- Church: Ukrainian Greek Catholic Church
- Appointed: March 25, 2003
- In office: June 4, 2003 – August 16, 2016
- Predecessor: Michael Wiwchar, C.Ss.R.
- Successor: Venedykt Aleksiychuk, M.S.U.

Orders
- Ordination: May 25, 1967 by Ambrozij Andrew Senyshyn, O.S.B.M.
- Consecration: June 4, 2003 by Lubomyr Husar, M.S.U.

Personal details
- Born: March 3, 1942 Philadelphia, Pennsylvania, USA
- Died: August 16, 2016 (aged 74) Hoffman Estates, Illinois, USA

= Richard Seminack =

American bishop

Richard Stephen Seminack (March 3, 1942 – August 16, 2016) was an American bishop of the Catholic Church. He served as the fourth eparch (bishop) of the Ukrainian Catholic Eparchy of Saint Nicholas of Chicago since 2003.

==Biography==
Richard Seminack was born in Philadelphia, Pennsylvania to Raymond and Anna (Cwiek) Seminack. He was the oldest of seven children. He was educated at St. Martin of Tours Elementary School and Father Judge High School in Philadelphia. After attending seminary he was ordained a priest for the Archeparchy of Philadelphia on May 25, 1967 by Archbishop Ambrozij Andrew Senyshyn, O.S.B.M.

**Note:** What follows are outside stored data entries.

**config.mk**
```make
export PLATFORM = sky130hd
export DESIGN_NAME = owt_triplet
export DESIGN_NICKNAME = d
export VERILOG_FILES = /design/src/rtl/owt_pkg.sv /design/src/rtl/owt_branch_pick.sv /design/src/rtl/owt_slot_timer.sv /design/src/rtl/owt_triplet.sv
export SDC_FILE = /design/constraint.sdc
export NUM_CORES = 1
export LEC_CHECK = 0
export CAP_MARGIN = 10
export CORE_MARGIN = 2
export CORE_UTILIZATION = 60
export DETAILED_ROUTE_END_ITERATION = 6
export DONT_BUFFER_PORTS = 1
export PLACE_DENSITY = 0.76
export SLEW_MARGIN = 15
export SYNTH_ARGS = -nofsm -noshare
export SYNTH_HDL_FRONTEND = slang
export SYNTH_HIERARCHICAL = 1
export SYNTH_SLANG_ARGS = --single-unit
```
**constraint.sdc**
```tcl
create_clock -name clk -period 2.05 [get_ports clk]
set_input_delay 0.1025 -clock clk [delete_from_list [all_inputs] [get_ports clk]]
set_output_delay 0.1025 -clock clk [all_outputs]
set_load 0.05 [all_outputs]
```
**src/rtl/owt_pkg.sv**
```systemverilog
package owt_pkg;

  typedef enum logic [1:0] {
    ST_IDLE   = 2'd0,
    ST_RD_TRU = 2'd1,
    ST_RD_INV = 2'd2,
    ST_WR_DIR = 2'd3
  } owt_state_e;

  // code returned when nobody answers or a slot times out
  localparam logic [2:0] CODE_ABSENT = 3'b011;

endpackage

```
**src/rtl/owt_branch_pick.sv**
```systemverilog
module owt_branch_pick (
  input  logic tru_i,
  input  logic inv_i,
  input  logic pref_i,
  output logic dir_o,
  output logic absent_o
);

  always_comb begin
    absent_o = tru_i & inv_i;
    // a single set bit forces the branch; two clear bits mean a conflict
    dir_o    = (tru_i ^ inv_i) ? tru_i : pref_i;
  end

endmodule

```
**src/rtl/owt_slot_timer.sv**
```systemverilog
module owt_slot_timer #(
  parameter int TIMEOUT_CYC = 16
) (
  input  logic clk,
  input  logic rst,
  input  logic run_i,
  input  logic restart_i,
  output logic expired_o
);

  localparam int CW = (TIMEOUT_CYC > 1) ? $clog2(TIMEOUT_CYC) : 1;
  localparam logic [CW-1:0] LIMIT = CW'(TIMEOUT_CYC - 1);

  logic [CW-1:0] cnt_q;

  always_ff @(posedge clk) begin
    if (rst || !run_i || restart_i) begin
      cnt_q <= '0;
    end else if (cnt_q != LIMIT) begin
      cnt_q <= cnt_q + 1'b1;
    end
  end

  assign expired_o = run_i && (cnt_q == LIMIT);

endmodule

```
**src/rtl/owt_triplet.sv**
```systemverilog
module owt_triplet #(
  parameter int TIMEOUT_CYC = 16
) (
  input  logic       clk,
  input  logic       rst,
  input  logic       start_i,
  input  logic       pref_dir_i,
  output logic       rd_req_o,
  input  logic       rd_done_i,
  input  logic       rd_bit_i,
  output logic       wr_req_o,
  input  logic       wr_done_i,
  output logic       wr_bit_o,
  output logic       busy_o,
  output logic       done_o,
  output logic       err_o,
  output logic [2:0] result_o
);

  import owt_pkg::*;

  owt_state_e state_q;
  logic       pref_q;
  logic       tru_q;
  logic       inv_q;
  logic       dir_q;
  logic       done_q;
  logic       err_q;
  logic [2:0] res_q;

  logic slot_ack;
  logic slot_exp;
  logic pick_dir;
  logic pick_absent;

  assign rd_req_o = (state_q == ST_RD_TRU) || (state_q == ST_RD_INV);
  assign wr_req_o = (state_q == ST_WR_DIR);
  assign slot_ack = (rd_req_o && rd_done_i) || (wr_req_o && wr_done_i);

  owt_slot_timer #(.TIMEOUT_CYC(TIMEOUT_CYC)) u_timer (
    .clk       (clk),
    .rst       (rst),
    .run_i     (state_q != ST_IDLE),
    .restart_i (slot_ack),
    .expired_o (slot_exp)
  );

  // the inverted bit is consumed straight off the bus strobe
  owt_branch_pick u_pick (
    .tru_i    (tru_q),
    .inv_i    (rd_bit_i),
    .pref_i   (pref_q),
    .dir_o    (pick_dir),
    .absent_o (pick_absent)
  );

  always_ff @(posedge clk) begin
    if (rst) begin
      state_q <= ST_IDLE;
      pref_q  <= 1'b0;
      tru_q   <= 1'b0;
      inv_q   <= 1'b0;
      dir_q   <= 1'b0;
      done_q  <= 1'b0;
      err_q   <= 1'b0;
      res_q   <= 3'b000;
    end else begin
      done_q <= 1'b0;
      unique case (state_q)
        ST_IDLE: begin
          if (start_i) begin
            pref_q  <= pref_dir_i;
            state_q <= ST_RD_TRU;
          end
        end
        ST_RD_TRU: begin
          if (rd_done_i) begin
            tru_q   <= rd_bit_i;
            state_q <= ST_RD_INV;
          end else if (slot_exp) begin
            res_q   <= CODE_ABSENT;
            err_q   <= 1'b1;
            done_q  <= 1'b1;
            state_q <= ST_IDLE;
          end
        end
        ST_RD_INV: begin
          if (rd_done_i) begin
            inv_q <= rd_bit_i;
            dir_q <= pick_dir;
            if (pick_absent) begin
              res_q   <= CODE_ABSENT;
              err_q   <= 1'b0;
              done_q  <= 1'b1;
              state_q <= ST_IDLE;
            end else begin
              state_q <= ST_WR_DIR;
            end
          end else if (slot_exp) begin
            res_q   <= CODE_ABSENT;
            err_q   <= 1'b1;
            done_q  <= 1'b1;
            state_q <= ST_IDLE;
          end
        end
        ST_WR_DIR: begin
          if (wr_done_i) begin
            res_q   <= {dir_q, inv_q, tru_q};
            err_q   <= 1'b0;
            done_q  <= 1'b1;
            state_q <= ST_IDLE;
          end else if (slot_exp) begin
            res_q   <= CODE_ABSENT;
            err_q   <= 1'b1;
            done_q  <= 1'b1;
            state_q <= ST_IDLE;
          end
        end
        default: state_q <= ST_IDLE;
      endcase
    end
  end

  assign wr_bit_o = dir_q;
  assign busy_o   = (state_q != ST_IDLE);
  assign done_o   = done_q;
  assign err_o    = err_q;
  assign result_o = res_q;

endmodule

```
Word level (Yosys, flattened, before mapping). Index checks and enable logic that the tools add are counted.

Bits in registers: 15. Latch bits: 0. RAM bits: 0. Bits in read-only memories: 0. Input bits: 7. Output and inout bits: 9. Word-level logic and storage cells: 61. Memories: 0.

$add $sub $neg: 1. Multipliers: 0. Div/mod/pow operators: 0. $lt $le $gt $ge: 0. Eq/ne operators: 8. Shifts and indexed selects: 0. Multiplexer cells: 26. Bitwise logic cells: 2. Reduce and logical (&&, ||, !) cells: 15.

Operator list (number): $mux 3 (5); $mux 2 (6); $mux 1 (11); $pmux 3 s3 (1); $pmux 2 s4 (1); $pmux 1 s3 (2); $reduce_and 2->1 (3); $add 4x1->4 const B (1); $eq 2x2->1 const B (2); $eq 4x4->1 const B (1); $logic_or 1x1->1 (4); $ne 2x2->1 const B (2); $ne 4x4->1 const B (1); $logic_and 1x1->1 (3); $ne 3x3->1 const B (1); $reduce_and 3->1 (1); $reduce_bool 3->1 (1); $eq 2x1->1 const B (1); $logic_not 2->1 (1); $reduce_bool 2->1 (1); $and 1x1->1 (1); $logic_not 1->1 (1); $xor 1x1->1 (1).

Logic depth before layout (Yosys ltp).
Depth in word-level cells: 5. Mapped depth: 9. Gate-level depth less buffers: 9.

Cells and area by module. The synthesis kept the hierarchy.

By module, submodules not included: owt_triplet (instances 1, cells an instance 81, area each 663.1 sq um, seq. area each 220.2 sq um); owt_slot_timer (instances 1, cells an instance 21, area each 224.0 sq um, seq. area each 80.1 sq um); owt_branch_pick (instances 1, cells an instance 2, area each 27.5 sq um, seq. area each 0.0 sq um).

Worst setup path after synthesis. Ideal clock, no wire load.

Path kind: reg-to-reg. Start point: register state_q[1]. End point: register done_q, in the netlist done_o. Library setup time: 0.091 ns. Arrival: 1.993 ns. Required time: 1.959 ns. Setup slack: -0.034 ns. Cell stages (with the launch flop): 10. Path buffers: 0. Clock period less this slack: 2.084 ns. Cells stage by stage: dfxtp_1 -> inv_1 -> ha_1 -> inv_1 -> inv_1 -> nor2_1 -> inv_1 -> nor2_1 -> o21ai_1 -> a311oi_1.

Cells in the longest elaborated chain, start to end: 5. Elaborated cells between the ends (all ways): 10. Classes of those cells: eq/ne: 3; mux: 5; reduce/logical: 2.

Ends and longest elaborated chain: start: declaration (line owt_triplet.sv:22) `owt_state_e state_q;`; start signal: assignment (line owt_triplet.sv:59) `state_q <= ST_IDLE;`; start signal: assignment (line owt_triplet.sv:73) `state_q <= ST_RD_TRU;`; start signal: assignment (line owt_triplet.sv:79) `state_q <= ST_RD_INV;`; $reduce_bool 2->1 (*); via busy_o (line owt_triplet.sv:14) `output logic busy_o,`; $logic_and 1x1->1 (*) (line owt_slot_timer.sv:24) `assign expired_o = run_i && (cnt_q == LIMIT);`; via slot_exp (line owt_triplet.sv:32) `logic slot_exp;`; $mux 1 (*) (line owt_triplet.sv:80, owt_triplet.sv:99, owt_triplet.sv:112); $mux 1 (on tied branches) (line owt_triplet.sv:107, owt_triplet.sv:77, owt_triplet.sv:88); $pmux 1 s3 (*) (line owt_triplet.sv:69) `unique case (state_q)`; end signal: assignment (line owt_triplet.sv:68) `done_q <= 1'b0;`; end signal: assignment (line owt_triplet.sv:83) `done_q <= 1'b1;`; end signal: assignment (line owt_triplet.sv:102) `done_q <= 1'b1;`; end: declaration (line owt_triplet.sv:27) `logic done_q;`.

The timed path passes the listed nets; every way through them passes the cells marked *. A chain may end at the register's enable or synchronous reset.

Final worst setup path.
Start point: register state_q[0]. End point: register done_q, in the netlist done_o.

Cells in the longest elaborated chain, start to end: 5. Elaborated cells between the ends (all ways): 10. Classes of those cells: eq/ne: 3; mux: 5; reduce/logical: 2.

Ends and longest elaborated chain: $reduce_bool 2->1 (*) (line owt_triplet.sv:43) `.run_i (state_q != ST_IDLE),`; $logic_and 1x1->1 (*) (line owt_slot_timer.sv:24); via slot_exp (line owt_triplet.sv:32); $mux 1 (*) (line owt_triplet.sv:80, owt_triplet.sv:99, owt_triplet.sv:112); $mux 1 (on tied branches) (line owt_triplet.sv:107, owt_triplet.sv:77, owt_triplet.sv:88); $pmux 1 s3 (*) (line owt_triplet.sv:69).

Marked as above.

==> metrics <==
outcome complete, no violations; DRT iter0 DRCs 21; maximum vdd drop approximately 0.43 mV; Synth Register Bits 15; postcts setup bufs 0; Fillers about 110; Post-Synthesis Cell Area around 910 sq um; Place WS 0.135 ns; placed inst area 967 sq um; Yosys cell types 36; Skew-Pair Late Insertion Delay approximately 0.27 ns; H-tree Lvls 1; Vias 850; Final Instance Area around 1100 sq um; sequential cell area fraction in the yosys report 0.328; final worst slack approximately 0.17 ns; routed wire length 1950 microns; FMAX ~530 MHz; final hold vios 0; DRC violations left 0; predominant post-synthesis flop cell dfxtp_1; CP arrival between 2 and 2.5 ns; hold crit path type primary input to flip-flop; crit share post-route 0.915; Post-Syn Instances 104; diodes inserted 0; Die Y around 43 microns; layout cells sized above 1 0.178; number of port buffers 0; Post-DRT Antenna Nets 0; vias per cell 6.34; TritonCTS Buffers 3; relative slew slack 0.610; worst-margin pin slew about 0.58 ns; area of the multi-input gates 576 sq um; WL per Instance 14.5 microns; largest net degree at the start of global routing 14; number of flops mapped to enable cells by yosys 0; Die W 43.0 microns; met3 Usage GRT 0.0511; synth warn 6; antenna violations before repair 0; Top Usage Layer GRT met2; CP endpoint kind flip-flop; register area 303 sq um; CTS Root Cell clkbuf_4; RSZ-0062 raised after global routing no; Max Clock Skew approximately 0.0022 ns; Synthesized Nets 119; Worst-path clk slew 0.08 ns; WS Path Type flip-flop to flip-flop; Syn Area/Cell around 8.8 sq um; post-layout min period 1.88 ns; CP startpoint kind flip-flop; worst path required time between 2 and 2.5 ns; final cell count without fillers 134; M2 GR Usage 0.385; vias in the first global route 768; DR pass1 iterations 4; Final #Nets 134; Cells after DPL 123; core box area ~1500 sq um; Rows 14; Final Wtd Congestion 0.898; I/O pins 16; Pleak 0.420 nW; final core utilization 0.724; DIE AREA 1850 sq um; max-slew violations 0; final setup violation count 0; hpwl dp 1430 microns; Max-Cap Viols 0; GR Util met1 0.316; Layout area overhead 16.6%; fraction of registers with async set/reset 0; grt total ovfl 0; Initial Utilization 0.622; CP max FO 7; CTS Buffer Depth 2; GRT Overall Usage 0.240; pwr/cell area 582 nW/um^2; Sink Count 15; CTS tree done; first-pass GRT wire length ~3400 microns; Fin Setup TNS 0 ns
cells in the final DEF (no fill, tap or decap), drive strengths merged, types with 2 or more instances in the layout:
cell,instances
nor2,7
dlygate4sd3,7
nand2,15
nand2b,3
mux2,2
dfxtp,15
clkbuf,4
a32oi,2
a31o,2
inv,5
a21oi,7
and4bb,3
ha,8
nand3,6
a31oi,2
o22ai,2
buf,6
o21ai,5
a311oi,4
through the flow:
stage / hold slack, ns / power [mW]
after floorplan: 0.220 / 0.428
after global placement: 0.174 / 0.448
after detailed placement: 0.176 / 0.452
after CTS: 0.0102 / 0.627
after global routing: 0.00477 / 0.661
final: 0.0211 / 0.620
worst paths after layout:
| check | from | to | slack (ns) | cells past startpoint |
|---|---|---|---|---|
| worst max-delay path | state_q[0]$_SDFFE_PP0P_ | done_o$_SDFF_PP0_ | 0.17 | 9 |
| worst min-delay path | start_i | pref_q$_SDFFE_PP0P_ | 0.02 | 3 |
| worst min register to register | pref_q$_SDFFE_PP0P_ | pref_q$_SDFFE_PP0P_ | 0.48 | 2 |
| worst max register to register | state_q[0]$_SDFFE_PP0P_ | done_o$_SDFF_PP0_ | 0.17 | 9 |
critical path, cell delays in order, from the launching register on:
cell and delay (ns):
dfxtp_2 0.39, inv_1 0.10, ha_1 0.31, clkinvlp_4 0.16
inv_1 0.06, nor2_1 0.23, inv_1 0.09, nor2_1 0.12
o21ai_1 0.08, a311oi_1 0.24
cell type report:
type | instances | share of cell area
Sequential cell | 15 | 0.284
Inverter | 6 | 0.0246
Clock buffer | 4 | 0.0246
Multi-Input combinational cell | 80 | 0.540
Tap cell | 16 | 0.0188
Timing Repair Buffer | 13 | 0.108
sequential cells by signal, indices dropped and copies added (netlist names):
name	count
done_o	1
err_o	1
inv_q	1
pref_q	1
result_o	3
state_q	2
tru_q	1
u_timer/cnt_q	4
wr_bit_o	1
per-layer routing:
layer / routed length [microns] / vias to the layer above / share of wire
met5: 0 / - / 0
met4: 36 / 0 / 0.018
met3: 181 / 8 / 0.093
met2: 845 / 40 / 0.43
met1: 884 / 383 / 0.45
li1: - / 419 / -
power by group:
| group | switching, mW | total [mW] | internal, mW |
|---|---|---|---|
| clock | 0.0837 | 0.159 | 0.0753 |
| sequential | 0.0124 | 0.316 | 0.303 |
| combinational | 0.0870 | 0.146 | 0.0587 |
| total | 0.183 | 0.620 | 0.437 |
logic make-up after synthesis:
family | Yosys count | synth area share
DFF | 15 | 0.328
and+or+nand+nor | 39 | 0.244
buffers and inverters | 9 | 0.0424
muxes | 2 | 0.0287
adders and majority gates | 8 | 0.109
AOI/OAI and AO/OA | 31 | 0.248
synth_stat cells (2+ instances only):
| master | count | area [sq um] |
|---|---|---|
| a21oi_1 | 7 | 35.0 |
| nand2b_1 | 3 | 18.8 |
| nor2_1 | 7 | 26.3 |
| ha_1 | 8 | 100 |
| nand2_1 | 14 | 52.6 |
| nand3_1 | 6 | 30.0 |
| inv_1 | 6 | 22.5 |
| a31oi_1 | 2 | 12.5 |
| a311oi_1 | 4 | 35.0 |
| o22ai_1 | 2 | 12.5 |
| a32oi_1 | 2 | 17.5 |
| dfxtp_1 | 15 | 300 |
| and4bb_2 | 2 | 25.0 |
| o21ai_1 | 3 | 15.0 |
| o21ai_0 | 2 | 10.0 |
what timing repair did:
item | in CTS | in global routing
hold buffers | 7 | 0
endpoints found under the hold margin | 10 | 0
endpoints found under the setup margin | 0 | 3
resized for setup | 0 | 2
(Power assumes the default switching activity.)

Pope John Paul II named Seminack as the eparch of St. Nicholas of Chicago on March 25, 2003. He was ordained a bishop by Cardinal Lubomyr Husar, M.S.U., the Major Archbishop of Lviv on June 4, 2003. The principal co-consecrators were Archbishop Stephen Soroka of Philadelphia and Bishop Robert Mikhail Moskal of Parma.

He died from cancer in Hoffman Estates, Illinois on August 16, 2016.